## src/rtl/oct5_disp_scan.sv

```systemverilog
// Fetches five octal digits from the storage register into a shadow copy and
// scans them onto a 5-digit common-anode display. Optional LEADING_ZERO_BLANK_EN.
module oct5_disp_scan #(
    parameter int unsigned CLK_DIV = 100000,
    parameter int unsigned DIV_W   = 17
) (
    input  logic       clk,
    input  logic       rst,
    input  logic       load,
    output logic       rd_en,
    input  logic [2:0] data_i_0,
    input  logic [2:0] data_i_1,
    input  logic [2:0] data_i_2,
    input  logic [2:0] data_i_3,
    input  logic [2:0] data_i_4,
    output logic       busy,
    output logic [4:0] an,
    output logic [6:0] seg,
    output logic       dp
);

    localparam logic [1:0] ST_IDLE = 2'd0;
    localparam logic [1:0] ST_REQ1 = 2'd1;
    localparam logic [1:0] ST_REQ2 = 2'd2;

    localparam logic [DIV_W-1:0] DIV_LAST = DIV_W'(CLK_DIV - 1);
    localparam logic [6:0]       SEG_BLANK = 7'b1111111;

    logic [1:0]       state_q, state_d;
    logic             rd_en_q, busy_q, fetch_d;
    logic [4:0][2:0]  shadow_q, shadow_d;
    logic [DIV_W-1:0] div_q, div_d;
    logic [2:0]       idx_q, idx_d;
    logic [4:0]       an_q, an_d;
    logic [6:0]       seg_q, seg_d;
    logic             div_wrap_c;
    logic [2:0]       digit_c;
    logic             blank_c;
    logic [4:0]       lead_zero_c;

    function automatic logic [6:0] seg_decode(input logic [2:0] d);
        case (d)
            3'd0:    seg_decode = 7'b1000000;
            3'd1:    seg_decode = 7'b1111001;
            3'd2:    seg_decode = 7'b0100100;
            3'd3:    seg_decode = 7'b0110000;
            3'd4:    seg_decode = 7'b0011001;
            3'd5:    seg_decode = 7'b0010010;
            3'd6:    seg_decode = 7'b0000010;
            default: seg_decode = 7'b1111000;
        endcase
    endfunction

    // Fetch FSM: two-cycle read window, capture on leaving REQ2.
    always_comb begin
        state_d  = state_q;
        shadow_d = shadow_q;
        case (state_q)
            ST_IDLE: if (load) state_d = ST_REQ1;
            ST_REQ1: state_d = ST_REQ2;
            ST_REQ2: state_d = ST_IDLE;
            default: state_d = ST_IDLE;
        endcase
        fetch_d = (state_d == ST_REQ1) || (state_d == ST_REQ2);
        if (state_q == ST_REQ2) begin
            shadow_d = {data_i_4, data_i_3, data_i_2, data_i_1, data_i_0};
        end
    end

    // A digit is a leading zero when it and every higher digit are zero.
    always_comb begin
`ifdef LEADING_ZERO_BLANK_EN
        lead_zero_c = {shadow_q[4] == 3'd0,
                       shadow_q[4:3] == 6'd0,
                       shadow_q[4:2] == 9'd0,
                       shadow_q[4:1] == 12'd0,
                       1'b0};
`else
        lead_zero_c = 5'b00000;
`endif
    end

    // Scan engine: divider, digit index and registered display drive.
    always_comb begin
        div_wrap_c = (div_q == DIV_LAST);
        div_d      = div_wrap_c ? '0 : div_q + DIV_W'(1);
        idx_d      = idx_q;
        if (div_wrap_c) begin
            idx_d = (idx_q == 3'd4) ? 3'd0 : idx_q + 3'd1;
        end
        digit_c = 3'd0;
        blank_c = 1'b0;
        case (idx_q)
            3'd0:    begin digit_c = shadow_q[0]; blank_c = lead_zero_c[0]; end
            3'd1:    begin digit_c = shadow_q[1]; blank_c = lead_zero_c[1]; end
            3'd2:    begin digit_c = shadow_q[2]; blank_c = lead_zero_c[2]; end
            3'd3:    begin digit_c = shadow_q[3]; blank_c = lead_zero_c[3]; end
            3'd4:    begin digit_c = shadow_q[4]; blank_c = lead_zero_c[4]; end
            default: begin digit_c = 3'd0;        blank_c = 1'b0;           end
        endcase
        an_d  = ~(5'b00001 << idx_q);
        seg_d = blank_c ? SEG_BLANK : seg_decode(digit_c);
    end

    always_ff @(posedge clk) begin
        if (!rst) begin
            state_q  <= ST_IDLE;
            rd_en_q  <= 1'b0;
            busy_q   <= 1'b0;
            shadow_q <= '0;
            div_q    <= '0;
            idx_q    <= 3'd0;
            an_q     <= 5'b11110;
            seg_q    <= 7'b1000000;
        end else begin
            state_q  <= state_d;
            rd_en_q  <= fetch_d;
            busy_q   <= fetch_d;
            shadow_q <= shadow_d;
            div_q    <= div_d;
            idx_q    <= idx_d;
            an_q     <= an_d;
            seg_q    <= seg_d;
        end
    end

    assign rd_en = rd_en_q;
    assign busy  = busy_q;
    assign an    = an_q;
    assign seg   = seg_q;
    assign dp    = 1'b1;

endmodule

```

## config.mk

```make
export PLATFORM = sky130hd
export DESIGN_NAME = oct5_disp_scan
export DESIGN_NICKNAME = d
export VERILOG_FILES = /design/src/rtl/oct5_disp_scan.sv
export SDC_FILE = /design/constraint.sdc
export NUM_CORES = 1
export LEC_CHECK = 0
export CORE_UTILIZATION = 47
export CTS_BUF_LIST = sky130_fd_sc_hd__clkbuf_16
export CTS_CLUSTER_SIZE = 16
export DETAILED_ROUTE_END_ITERATION = 8
export GPL_TIMING_DRIVEN = 0
export PLACE_DENSITY = 0.82
export SLEW_MARGIN = 10
export SYNTH_ARGS = -nofsm -noshare
export SYNTH_HDL_FRONTEND = slang
export SYNTH_SLANG_ARGS = --single-unit
```

## constraint.sdc

```tcl
create_clock -name clk -period 1.79 [get_ports clk]
set_input_delay 0.179 -clock clk [delete_from_list [all_inputs] [get_ports clk]]
set_output_delay 0.179 -clock clk [all_outputs]
set_load 0.1 [all_outputs]
```

==> impl_metrics.toml <==
[clock_tree]
clk_latency_ns = 0.29
clock_path_buffers = 2
cts_buffers = 5
clk_pin_slew_ns = 0.06
clockRootBuffer = "clkbuf_16"
clkSinkCount = 50
htree_levels = 2
cts_tree = "done"

[cells_and_area]
syn2layout_area_growth_pct = 36.7
layout_common_cells = "nand2_1, dfxtp_1, a21oi_1"
register_area_mm2 = 0.00102
final_common_cell = "nand2_1"
fillers = 295
antenna_cells = 0
multi_input_area_mm2 = 0.00103
fin_util_pct = 68.0
final_nets = 308
drive_gt1_share_pct = 19.6
finalInstanceArea_mm2 = 0.00278

[detailed_routing]
drt-initial-drc-count = 87
drc = 0
drt-total-wl_um = 4630
vias = 1821
wl_per_cell_um = 13.8
dr.pass1.iters = 5
ant_nets = 0
via_per_inst = 5.44

[yosys]
synth_seq_cells = 50
synth_cell_types = 36
synth_warnings = 0
synth_ff_type = "dfxtp_1"
syn_area_per_cell_um2 = 8.73
async_flop_share_pct = 0
synth_edf_count = 0
yosysSeqAreaShare_pct = 49.2
synth_area_mm2 = 0.00203
syn_nets = 257
syn_inst = 233

[die]
rows = 23
start_util_pct = 49.8
ios = 33
dieHeight_um = 67.8
die_width_um = 67.8
die_area_mm2 = 0.00459
coreArea_mm2 = 0.00409

[grt]
grt_pass1_vias = 1632
track_usage_pct = 20.3
grt_max_degree = 16
grt.overflow.total = 0
antenna_found_initial = 0
grt_pass1_wl_um = 6930

[critical_path]
end_kind = "flop"
startpoint_type = "flop"
cp_cell_sequence = "or4b_4, or4_4, o21ai_4, buf_6, nor2_1"
cp_num_buf_inv = 1
crit_arrival_ns = 2.20
cpMaxStageDelayCell = "or4_4"
cpLargestDelayFamily = "simple AND/OR/NAND/NOR gates"
worst_ep_required_time_ns = 1.97
crit_type = "flop to flop"
slowest_delay_ns = 0.55
critPathMaxFanout = 5

[sta]
final-setup-viol-count = 20
grt_setup_unrepaired = "yes"
period_share_pct = 113
hold_violations = 0
tightest_slew_ns = 0.952
fin_skew_ns = 0.00456
fin_ws_ns = -0.225
max_freq_mhz = 496
finalCriticalPeriod_ns = 2.01
relSlewSlack_pct = 36.8
drv_slew = 0

[power_and_ir_drop]
p_comb_share_pct = 8.4
switching_share_pct = 22.3
p_switching_w = 0.000534
p_clk_share_pct = 43.7
power.leakage_nw = 0.966
power.density_mw_per_mm2 = 862
p_seq_share_pct = 47.9
peakVddDrop_v = 0.000584
p_int_w = 0.00186

[outcome]
violations = "negative setup slack"
outcome = "finished, violations left"

[job]
cap_violations = 0

[worst_hold_path]
hold_class = "input port to flop"

[placement]
place_hpwl_um = 2880
placed_cell_area_mm2 = 0.00240
gp_congestion = 0.828
io_buffers = 30
power groups by stage:
stage          Clock, W  Combinational [W]  Sequential, W
4_1_cts         0.00106           0.000193        0.00115
3_5_place_dp          0           0.000188        0.00118
6_report        0.00105           0.000202        0.00115
2_1_floorplan         0          0.0000853        0.00121
5_1_grt         0.00111           0.000216        0.00115
3_3_place_gp          0           0.000186        0.00117
state kept, by name, indices dropped and copies added, names as in the netlist:
name      flops
an            5
busy          1
div_q        17
idx_q         3
seg           7
shadow_q     15
state_q       2
cells in the mapped netlist, types with 2 or more instances:
cell       n  area [µm²]
nor3_1     6        30.0
clkbuf_1   7        26.3
ha_1       6        75.1
nand3_1   10        50.1
or4_1      2        15.0
inv_1      6        22.5
o31ai_1    2        15.0
a222oi_1   3        30.0
nand2_1   41         154
nor2_1    19        71.3
xnor2_1   11        96.3
dfxtp_1   50        1000
o21ai_0    7        35.0
or4b_1     2        20.0
nand4_1    5        31.3
nor2b_1    2        12.5
xor2_1     4        35.0
a32oi_1    3        26.3
o21a_1     2        15.0
a21oi_1   25         125
buf_4      2        15.0
nor4_1     4        25.0
kinds of logic after synthesis:
family | Yosys count | share of synthesized area [%]
other | 1 | 0.184
and+or+nand+nor | 98 | 22.8
xor gates and xnor gates | 15 | 6.46
AOI/OAI and AO/OA | 45 | 13.5
buffers and inverters | 18 | 4.06
adders and majority gates | 6 | 3.69
DFF | 50 | 49.2
worst register-to-register path, cell delays in order, from the launching register on:
cell and delay [ns]:
dfxtp_1 0.40, or4b_4 0.50, or4_4 0.55, o21ai_4 0.25, buf_6 0.17, nor2_1 0.05
area by class of cell:
type                    count  share of cell area [%]
clock inverters             3                    1.49
clock buffers               5                    4.50
inverters                   7                   0.945
flip-flops and latches     50                    36.7
well taps                  50                    2.25
multi-input cells         165                    37.2
repair buffers             45                    14.7
plain buffers              10                    2.25
repair_timing:
action / CTS / global route
setup endpoints to repair: 41 / 28
resized for setup: 33 / 25
gates cloned: 1 / 0
hold buffers: 0 / 0
pin swaps: 12 / 10
setup buffers: 7 / 7
routing by layer:
layer	GRT usage (%)	wire [µm]
met3	5.07	221
met1	23.6	2010
met2	34.9	2310
met4	8.59	90
met5	0	0
path summary, 6_finish.rpt:
check,from,to,slack (ns),depth (start not counted)
worst min-delay path,rst,an[3],0.24,2
worst max register to register,div_q[15],div_q[9],-0.22,5
worst min register to register,div_q[0],div_q[0],0.46,1
worst max-delay path,div_q[15],div_q[9],-0.22,5
metrics by stage:
step / instances / power, W / setup TNS [ns] / setup slack, ns / hold WS [ns]
final: 335 / 0.00240 / -4.03 / -0.225 / 0.244
after global routing: 335 / 0.00248 / -4.73 / -0.252 / 0.266
after CTS: 328 / 0.00241 / -2.98 / -0.180 / 0.238
after detailed placement: 313 / 0.00136 / -5.24 / -0.290 / 0.449
after global placement: 313 / 0.00136 / -4.85 / -0.274 / 0.444
after floorplan: 233 / 0.00130 / -1.15 / -0.118 / 0.315
No activity file was read; power rests on OpenSTA's default activity.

**WHAT YOU SHOULD DO:** Retype, in the same exact form, the lines of the material above from the line holding "grt_pass1_vias = 1632" through the line holding "slowest_delay_ns = 0.55".

**RESULT:**
grt_pass1_vias = 1632
track_usage_pct = 20.3
grt_max_degree = 16
grt.overflow.total = 0
antenna_found_initial = 0
grt_pass1_wl_um = 6930

[critical_path]
end_kind = "flop"
startpoint_type = "flop"
cp_cell_sequence = "or4b_4, or4_4, o21ai_4, buf_6, nor2_1"
cp_num_buf_inv = 1
crit_arrival_ns = 2.20
cpMaxStageDelayCell = "or4_4"
cpLargestDelayFamily = "simple AND/OR/NAND/NOR gates"
worst_ep_required_time_ns = 1.97
crit_type = "flop to flop"
slowest_delay_ns = 0.55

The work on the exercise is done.